* **ACTIVITY**:
Pick out every line of the entries below where "buffers" occurs, and copy those lines.

(Items listed in a dataset)
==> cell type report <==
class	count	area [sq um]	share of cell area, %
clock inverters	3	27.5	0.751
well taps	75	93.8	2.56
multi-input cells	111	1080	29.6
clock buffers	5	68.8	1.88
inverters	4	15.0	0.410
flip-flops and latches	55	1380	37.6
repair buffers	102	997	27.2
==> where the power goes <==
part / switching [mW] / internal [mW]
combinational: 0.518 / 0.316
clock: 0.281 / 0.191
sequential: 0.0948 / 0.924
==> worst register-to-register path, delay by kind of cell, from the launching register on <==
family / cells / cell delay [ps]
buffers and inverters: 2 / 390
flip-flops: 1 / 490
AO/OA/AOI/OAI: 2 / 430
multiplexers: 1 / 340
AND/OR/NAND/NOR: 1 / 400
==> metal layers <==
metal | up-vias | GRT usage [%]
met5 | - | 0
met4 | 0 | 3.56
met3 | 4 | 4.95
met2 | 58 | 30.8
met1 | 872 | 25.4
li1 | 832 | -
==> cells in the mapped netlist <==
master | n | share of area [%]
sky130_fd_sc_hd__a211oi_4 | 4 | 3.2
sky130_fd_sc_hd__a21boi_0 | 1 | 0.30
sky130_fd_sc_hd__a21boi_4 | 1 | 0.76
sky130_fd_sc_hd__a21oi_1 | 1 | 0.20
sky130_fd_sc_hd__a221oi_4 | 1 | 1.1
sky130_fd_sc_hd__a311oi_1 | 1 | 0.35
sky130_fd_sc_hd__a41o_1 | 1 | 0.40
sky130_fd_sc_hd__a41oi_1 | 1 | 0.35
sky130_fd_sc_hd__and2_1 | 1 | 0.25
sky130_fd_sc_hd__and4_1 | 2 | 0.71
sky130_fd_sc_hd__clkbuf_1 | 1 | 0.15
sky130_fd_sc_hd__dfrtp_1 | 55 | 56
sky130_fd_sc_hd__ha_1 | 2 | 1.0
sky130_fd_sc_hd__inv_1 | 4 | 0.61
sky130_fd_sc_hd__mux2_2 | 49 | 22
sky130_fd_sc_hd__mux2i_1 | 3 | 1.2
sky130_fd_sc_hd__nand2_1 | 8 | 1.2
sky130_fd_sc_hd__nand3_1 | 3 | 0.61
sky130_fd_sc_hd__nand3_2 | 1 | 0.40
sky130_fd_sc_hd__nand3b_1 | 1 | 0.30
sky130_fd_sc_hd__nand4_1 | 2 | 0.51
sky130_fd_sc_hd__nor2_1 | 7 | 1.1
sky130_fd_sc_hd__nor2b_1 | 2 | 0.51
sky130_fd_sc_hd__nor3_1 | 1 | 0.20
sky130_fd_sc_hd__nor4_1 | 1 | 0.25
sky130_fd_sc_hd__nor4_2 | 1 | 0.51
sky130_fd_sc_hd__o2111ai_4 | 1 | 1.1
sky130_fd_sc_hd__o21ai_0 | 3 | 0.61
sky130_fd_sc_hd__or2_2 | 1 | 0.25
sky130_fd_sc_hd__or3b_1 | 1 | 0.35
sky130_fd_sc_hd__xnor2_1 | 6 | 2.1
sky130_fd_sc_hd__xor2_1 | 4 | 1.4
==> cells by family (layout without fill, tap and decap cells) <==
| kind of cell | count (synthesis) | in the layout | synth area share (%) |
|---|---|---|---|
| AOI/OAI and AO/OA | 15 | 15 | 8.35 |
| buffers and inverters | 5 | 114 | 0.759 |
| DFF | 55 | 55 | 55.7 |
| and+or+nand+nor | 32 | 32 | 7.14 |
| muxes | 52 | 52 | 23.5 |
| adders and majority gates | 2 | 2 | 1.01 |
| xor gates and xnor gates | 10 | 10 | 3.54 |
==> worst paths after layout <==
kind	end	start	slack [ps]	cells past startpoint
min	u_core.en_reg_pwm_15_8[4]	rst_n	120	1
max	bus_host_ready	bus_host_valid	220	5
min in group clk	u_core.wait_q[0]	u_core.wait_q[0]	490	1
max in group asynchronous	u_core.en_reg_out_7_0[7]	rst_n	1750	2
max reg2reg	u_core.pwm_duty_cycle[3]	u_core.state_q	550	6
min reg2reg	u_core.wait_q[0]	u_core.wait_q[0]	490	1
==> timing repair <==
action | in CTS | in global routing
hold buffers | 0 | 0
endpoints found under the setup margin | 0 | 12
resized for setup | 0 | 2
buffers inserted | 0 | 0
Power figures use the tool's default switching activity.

* **SOLUTION TO THIS EXERCISE**:
clock buffers	5	68.8	1.88
repair buffers	102	997	27.2
buffers and inverters: 2 / 390
| buffers and inverters | 5 | 114 | 0.759 |
hold buffers | 0 | 0
buffers inserted | 0 | 0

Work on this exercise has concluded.